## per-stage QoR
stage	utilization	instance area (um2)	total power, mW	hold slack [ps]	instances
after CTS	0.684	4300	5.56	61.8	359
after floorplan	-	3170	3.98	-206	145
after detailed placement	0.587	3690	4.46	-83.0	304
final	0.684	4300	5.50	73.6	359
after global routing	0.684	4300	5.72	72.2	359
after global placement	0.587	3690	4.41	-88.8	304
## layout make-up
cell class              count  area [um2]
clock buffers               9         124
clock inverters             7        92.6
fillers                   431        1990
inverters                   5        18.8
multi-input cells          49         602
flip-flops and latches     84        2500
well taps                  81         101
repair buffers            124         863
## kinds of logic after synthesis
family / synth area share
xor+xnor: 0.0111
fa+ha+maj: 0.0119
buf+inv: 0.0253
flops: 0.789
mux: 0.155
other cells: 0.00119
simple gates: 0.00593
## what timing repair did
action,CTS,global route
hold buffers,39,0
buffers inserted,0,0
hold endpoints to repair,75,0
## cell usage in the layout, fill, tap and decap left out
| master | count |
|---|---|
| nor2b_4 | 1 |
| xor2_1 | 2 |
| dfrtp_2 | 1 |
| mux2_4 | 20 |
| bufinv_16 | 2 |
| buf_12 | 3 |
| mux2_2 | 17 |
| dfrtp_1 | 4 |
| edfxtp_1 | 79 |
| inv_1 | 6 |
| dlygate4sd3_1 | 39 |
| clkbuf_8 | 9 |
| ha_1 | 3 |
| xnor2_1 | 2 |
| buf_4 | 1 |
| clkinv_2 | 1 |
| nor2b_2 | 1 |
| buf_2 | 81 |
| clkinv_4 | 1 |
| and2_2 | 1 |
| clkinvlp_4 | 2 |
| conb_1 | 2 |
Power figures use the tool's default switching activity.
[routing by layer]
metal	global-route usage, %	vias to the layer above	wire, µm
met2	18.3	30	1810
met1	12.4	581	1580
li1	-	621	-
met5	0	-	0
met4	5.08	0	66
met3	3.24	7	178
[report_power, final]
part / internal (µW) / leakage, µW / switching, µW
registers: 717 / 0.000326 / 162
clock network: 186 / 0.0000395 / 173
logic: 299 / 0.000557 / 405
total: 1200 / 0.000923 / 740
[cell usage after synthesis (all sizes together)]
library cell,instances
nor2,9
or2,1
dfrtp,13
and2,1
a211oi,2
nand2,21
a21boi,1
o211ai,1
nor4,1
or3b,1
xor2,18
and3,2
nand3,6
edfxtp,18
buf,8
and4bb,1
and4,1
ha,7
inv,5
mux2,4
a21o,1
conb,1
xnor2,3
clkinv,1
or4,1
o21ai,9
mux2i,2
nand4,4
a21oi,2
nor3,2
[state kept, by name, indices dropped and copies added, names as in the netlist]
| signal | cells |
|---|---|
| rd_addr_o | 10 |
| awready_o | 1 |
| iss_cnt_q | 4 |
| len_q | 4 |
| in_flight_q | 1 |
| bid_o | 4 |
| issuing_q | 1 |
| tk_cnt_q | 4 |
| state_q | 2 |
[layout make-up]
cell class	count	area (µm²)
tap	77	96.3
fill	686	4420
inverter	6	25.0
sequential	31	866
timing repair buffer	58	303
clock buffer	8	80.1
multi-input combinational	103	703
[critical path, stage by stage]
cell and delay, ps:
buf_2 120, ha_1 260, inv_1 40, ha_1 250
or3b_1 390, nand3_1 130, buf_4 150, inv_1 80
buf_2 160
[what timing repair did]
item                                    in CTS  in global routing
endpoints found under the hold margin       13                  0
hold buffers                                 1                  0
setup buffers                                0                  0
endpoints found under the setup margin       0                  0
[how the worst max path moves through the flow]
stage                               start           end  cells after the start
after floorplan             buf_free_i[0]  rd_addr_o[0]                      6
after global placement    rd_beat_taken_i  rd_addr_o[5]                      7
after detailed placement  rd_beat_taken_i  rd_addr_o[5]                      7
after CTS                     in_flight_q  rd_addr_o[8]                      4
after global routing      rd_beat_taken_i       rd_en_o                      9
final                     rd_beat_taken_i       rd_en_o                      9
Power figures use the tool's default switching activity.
## src/axi_sram_pkg.sv

```systemverilog
package axi_sram_pkg;

    localparam int axi_data_bits = 32;
    localparam int axi_strb_bits = 4;
    localparam int axi_id_bits   = 4;
    // N means N+1 beats
    localparam int axi_len_bits  = 4;
    localparam int axi_addr_bits = 32;

    // widest word index the address split can carry
    localparam int word_idx_bits = 16;

    localparam logic [1:0] resp_okay  = 2'b00;
    localparam logic [1:0] burst_incr = 2'b01;

    // same byte address seen flat or as word index plus byte lane
    typedef union packed {
        logic [axi_addr_bits-1:0] raw;
        struct packed {
            logic [axi_addr_bits-word_idx_bits-3:0] upper;
            logic [word_idx_bits-1:0]               word;
            logic [1:0]                             offset;
        } fields;
    } byte_addr_u;

endpackage

```

## src/axi_write_front.sv

```systemverilog
`timescale 1ns/1ns

module axi_write_front #(
    parameter int sram_a_bits = 10
) (
    input  logic                                   clk,
    input  logic                                   rst,
    input  axi_sram_pkg::byte_addr_u               awaddr_i,
    input  logic [axi_sram_pkg::axi_len_bits-1:0]  awlen_i,
    input  logic [axi_sram_pkg::axi_data_bits-1:0] wdata_i,
    input  logic [axi_sram_pkg::axi_strb_bits-1:0] wstrb_i,
    input  logic                                   wvalid_i,
    input  logic                                   wlast_i,
    input  logic                                   wr_start_i,
    output logic                                   wready_o,
    output logic                                   wr_en_o,
    output logic [sram_a_bits-1:0]                 wr_addr_o,
    output logic [axi_sram_pkg::axi_data_bits-1:0] wr_data_o,
    output logic [axi_sram_pkg::axi_strb_bits-1:0] wr_be_o,
    output logic                                   wr_done_o
);

    import axi_sram_pkg::*;

    logic                    active_q;
    logic [axi_len_bits-1:0] beat_q;
    logic [axi_len_bits-1:0] len_q;
    logic [sram_a_bits-1:0]  addr_q;
    logic                    whs;

    assign whs = wvalid_i & active_q;

    // W beats go straight to the SRAM port
    assign wready_o  = active_q;
    assign wr_en_o   = whs;
    assign wr_addr_o = addr_q;
    assign wr_data_o = wdata_i;
    assign wr_be_o   = wstrb_i;
    assign wr_done_o = whs & wlast_i;

    always_ff @(posedge clk or negedge rst) begin
        if (!rst) begin
            active_q <= 1'b0;
            beat_q   <= '0;
        end else if (wr_start_i) begin
            active_q <= 1'b1;
            beat_q   <= '0;
        end else if (whs) begin
            active_q <= ~wlast_i;
            beat_q   <= beat_q + 1'b1;
        end
    end

    // word index only, upper address bits wrap
    always_ff @(posedge clk) begin
        if (wr_start_i) begin
            addr_q <= awaddr_i.fields.word[sram_a_bits-1:0];
            len_q  <= awlen_i;
        end else if (whs) begin
            addr_q <= addr_q + 1'b1;
        end
    end

    // wlast from the master has to agree with awlen
    assert property (@(posedge clk) disable iff (!rst)
        whs |-> (wlast_i == (beat_q == len_q)));

endmodule

```

## config.mk

```make
export PLATFORM = sky130hd
export DESIGN_NAME = axi_write_front
export DESIGN_NICKNAME = d
export VERILOG_FILES = /design/src/axi_sram_pkg.sv /design/src/axi_write_front.sv
export SDC_FILE = /design/constraint.sdc
export NUM_CORES = 1
export LEC_CHECK = 0
export ABC_AREA = 1
export BUFFER_PORTS_ARGS = -buffer_cell sky130_fd_sc_hd__buf_4
export CAP_MARGIN = 0
export CORE_MARGIN = 2
export CORE_UTILIZATION = 33
export DETAILED_ROUTE_END_ITERATION = 12
export PLACE_DENSITY = 0.93
export SLEW_MARGIN = 30
export SYNTH_ARGS = -nofsm -noshare
export SYNTH_HDL_FRONTEND = slang
export SYNTH_SLANG_ARGS = --single-unit
```

## constraint.sdc

```tcl
create_clock -name clk -period 4.1 [get_ports clk]
set_clock_uncertainty 0.1 [all_clocks]
set_input_delay 0 -clock clk [delete_from_list [all_inputs] [get_ports clk]]
set_output_delay 0 -clock clk [all_outputs]
set_load 0.01 [all_outputs]
```

Word level (Yosys, flattened, before mapping) --
Index checks and enable logic that the tools add are counted.
Cells by class: add/subtract/negate cells 1, multiplexer cells 4, bitwise operators 3, reductions and logical operators 1
Operator list (count):
- $mux W10 | 2
- $add A10 B1 Y10 const B | 1
- $and A1 B1 Y1 | 2
- $mux W1 | 2
- $reduce_bool A2 Y1 | 1
- $not A1 Y1 | 1
Word-level totals: register bits after elaboration 11, input port bits 77, output and inout port bits 49, word-level logic and storage cells 11

Longest topological paths before layout --
Gate-level depths: netlist of run 1.
word-level depth 3, depth in mapped cells 7, depth with buffers taken out 7

Least setup slack after synthesis of run 1 --
No wires, ideal clock.
kind reg2reg, from reg addr_q[0] (netlist: wr_addr_o[0]), to reg addr_q[6] (netlist: wr_addr_o[6]) (data pin), library setup time 252 ps, arrival 1059 ps, required time 3748 ps, setup slack 2688 ps, cell stages (with the launch flop) 8, buffers on the path 0, clock period less this slack 1412 ps, cells stage by stage edfxtp_1 -> ha_1 -> nand3_2 -> nor2_4 -> nor2_1 -> nor2_1 -> nand2_1 -> nand2_1
Between the ends: longest elaborated chain between the ends 3
Ends and longest elaborated chain:
- start: declaration | RTL line axi_write_front.sv:28 | logic [sram_a_bits-1:0] addr_q;
- start signal: assignment | RTL line axi_write_front.sv:57 | addr_q <= awaddr_i.fields.word[sram_a_bits-1:0];
- start signal: assignment | RTL line axi_write_front.sv:60 | addr_q <= addr_q + 1'b1;
- $add A10 B1 Y10 | RTL line axi_write_front.sv:60
- $mux W10 | RTL line axi_write_front.sv:59 | end else if (whs) begin
- $mux W10 | RTL line axi_write_front.sv:56 | if (wr_start_i) begin
No other way between the ends. The select of a mux whose other input is x is not followed. A chain may end at the register's enable or synchronous reset.

Final worst setup path of run 1 --
Ends and elaborated chain as after synthesis.

==> results.toml, run 1 <==
[worst_setup_path]
path_cells = "ha_1 > nand3_2 > nor2_4 > nor2_1 > nor2_1 > nand2_1 > nand2_1"
cp.depth = 7
rrSetupSlack_ns = 2.64
r2r-start = "wr_addr_o[0]"
worstPathRequired_ns = 4.04
crit_family = "flip-flops"
cp_data_arrival_time_ns = 1.40
endpoint = "wr_addr_o[6]"
timing.rr.end = "wr_addr_o[6]"
cp-end-kind = "flip-flop"
cp-startpoint = "wr_addr_o[0]"
crit_buf_inv = 0
path_class = "reg2reg"
worstPathMaxFanout = 4
reg2reg_depth = 7
cp_slowest_stage_delay_ns = 0.46
cp-start-kind = "flip-flop"
slowest_stage = "edfxtp_1"

[cts]
path_clk_slew_ns = 0.08
ctsRootBufferMaster = "clkbuf_4"
clock_sinks = 11
cts_tree = "done"
cts_setup_buffers = 0
cts_buffers = 3
htreeDepth = 1
clockBufferDepth = 2
insertion_delay_ns = 0.29

[drt]
drt_iter0_drc = 16
drc_errors = 0
dr_total_vias = 851
routed_wl_um = 2160
firstDrtPassIters = 4
post_drt_wl_per_cell_um = 11.3
ant_nets = 0
via_per_inst = 4.43

[synth]
yosysWarnings = 0
syn_avg_cell_area_um2 = 7.87
ys_ff_latch = 11
yosysSeqAreaShare = 0.353
ys_types = 16
synth_nets = 195
synth_cells = 117
netlist_area_um2 = 921

[global_routing]
first_global_vias = 751
track_usage = 0.127
grt_pass1_wl_um = 3170
antenna_found_initial = 0
grt_max_degree = 17
grt.overflow.total = 0

[timing]
period_share = 0.355
whs_ns = 0.0171
setup_viol = 0
rsz0062_at_grt = "no"
tightest_slew_ns = 0.465
worst_slack_ns = 2.64
max_freq_mhz = 687
period_minus_slack_ns = 1.46
setup_tns_ns = 0
final_hold_viol_count = 0
timing.max_slew.rel_slack = 0.689
drv_slew = 0

[hold_path]
hold_path_class = "in2reg"

[floorplan]
core_um2 = 2710
initial_core_util = 0.340
rows = 19
die_w_um = 56.8
die_y_um = 56.8
num_io_pins = 126
dieArea_um2 = 3230

[placed_design]
preCtsSetupSlack_ns = 2.68
dp_hpwl_um = 1300
io_buffers = 27
place.gp.congestion = 0.719

[finish]
seqCellArea_um2 = 325
multiInputGateArea_um2 = 290
antennaDiodeCount = 0
layout_common_cells = "dlygate4sd3_1 (50), nand2_1 (37), buf_4 (27), edfxtp_1 (10), inv_1 (7)"
nets = 240
drive_above_1_share = 0.217
layout_commonest_cell = "dlygate4sd3_1"
area_growth_pct = 53.5
fillers = 247

[status]
status = "complete, no violations"

[power_and_ir_drop]
ir_worst_vdd_uv = 135
p_per_area_nw_per_um2 = 254
power_mw = 0.359
p_leak_nw = 0.653

[job]
cap_violations = 0
==> per-layer routing <==
metal,global-route usage,vias to the layer above,share of wire,routed length [um]
met5,0,-,0,0
met4,0.0598,0,0.013,29
met3,0.0300,3,0.095,206
met2,0.214,57,0.49,1060
met1,0.151,371,0.40,860
li1,-,420,-,-
==> layout make-up <==
type | instances | area share
sequential | 11 | 0.230
timing repair buffer | 77 | 0.497
tap | 31 | 0.0274
clock buffer | 4 | 0.0186
multi-input combinational | 61 | 0.205
inverter | 8 | 0.0212
==> power by group <==
| part | internal, mW | switching (mW) | total [mW] | leakage (nW) |
|---|---|---|---|---|
| Clock | 0.0379 | 0.0444 | 0.0822 | 0.0150 |
| Sequential | 0.139 | 0.0147 | 0.154 | 0.113 |
| Combinational | 0.0688 | 0.0541 | 0.123 | 0.525 |
==> cells in the mapped netlist <==
cell	count	area [um2]
nand2_1	37	139
nor2_1	5	18.8
nand3_1	6	30.0
inv_1	7	26.3
inv_2	1	3.75
buf_4	36	270
ha_1	1	12.5
edfxtp_1	10	300
nand3_2	2	20.0
xor2_1	2	17.5
dfrtp_1	1	25.0
buf_2	1	5.00
a21oi_1	1	5.00
o21ai_0	2	10.0
nor2_4	2	22.5
o21ai_1	3	15.0
### src/hw/soc_io_cfg.svh
`ifndef SOC_IO_CFG_SVH
`define SOC_IO_CFG_SVH

// --------------------
// address map
// --------------------

// scratch memory sits in the 1MB region at 0x0010_0000
`define SCR_BASE_HI 12'h001
`define SCR_AW 12 // word address bits, adr[13:2]

// 256-byte register pages, matched on adr[31:8]
`define LED_PAGE 24'hFD0FFF
`define RAND_PAGE 24'hFD0FFD
`define TMR_PAGE 24'hFD0FFC

// --------------------
// random generator
// --------------------

`define RAND_TAPS 32'h80200003 // galois feedback mask
`define RAND_SEED_DEF 32'h1

// --------------------
// timer and watchdog
// --------------------

`define TMR_PERIOD_DEF 32'd100000
`define TMR_PULSE_ON 32'd150 // count where irq goes high
`define TMR_PULSE_OFF 32'd200
`define BUS_TIMEOUT 32 // busy cycles before bus error

`endif

### src/hw/bus_watchdog.sv
`include "soc_io_cfg.svh"

module bus_watchdog (
	input  logic node_clk,
	input  logic rst,
	input  logic busy_i,
	output logic timeout_o
);

	localparam int CNT_W = $clog2(`BUS_TIMEOUT + 1);
	localparam logic [CNT_W-1:0] CNT_MAX = CNT_W'(`BUS_TIMEOUT);

	logic [CNT_W-1:0] cnt;

	// counts busy cycles, holds at the limit
	always_ff @(posedge node_clk) begin
		if (rst || !busy_i)
			cnt <= '0;
		else if (cnt != CNT_MAX)
			cnt <= cnt + 1'b1;
	end

	// only meaningful while the bridge waits
	assign timeout_o = busy_i && (cnt == CNT_MAX);

endmodule

### config.mk
export PLATFORM = sky130hd
export DESIGN_NAME = bus_watchdog
export DESIGN_NICKNAME = d
export VERILOG_FILES = /design/src/hw/bus_watchdog.sv
export VERILOG_INCLUDE_DIRS = /design/src /design/src/hw
export SDC_FILE = /design/constraint.sdc
export NUM_CORES = 1
export LEC_CHECK = 0
export BUFFER_PORTS_ARGS = -buffer_cell sky130_fd_sc_hd__buf_2
export CORE_AREA = 8 8 45 47
export DETAILED_ROUTE_END_ITERATION = 10
export DIE_AREA = 0 0 53 55
export SYNTH_ARGS = -nofsm -noshare
export SYNTH_HDL_FRONTEND = slang
export SYNTH_SLANG_ARGS = --single-unit
### constraint.sdc
create_clock -name node_clk -period 2 [get_ports node_clk]
set_input_delay 0.2 -clock node_clk [delete_from_list [all_inputs] [get_ports node_clk]]
set_output_delay 0.2 -clock node_clk [all_outputs]
set_load 0.03 [all_outputs]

■ ■ ■

Find the word "placement" in the entries above. Copy every line that has it.

after detailed placement	0.587	3690	4.46	-83.0	304
after global placement	0.587	3690	4.41	-88.8	304
after global placement    rd_beat_taken_i  rd_addr_o[5]                      7
after detailed placement  rd_beat_taken_i  rd_addr_o[5]                      7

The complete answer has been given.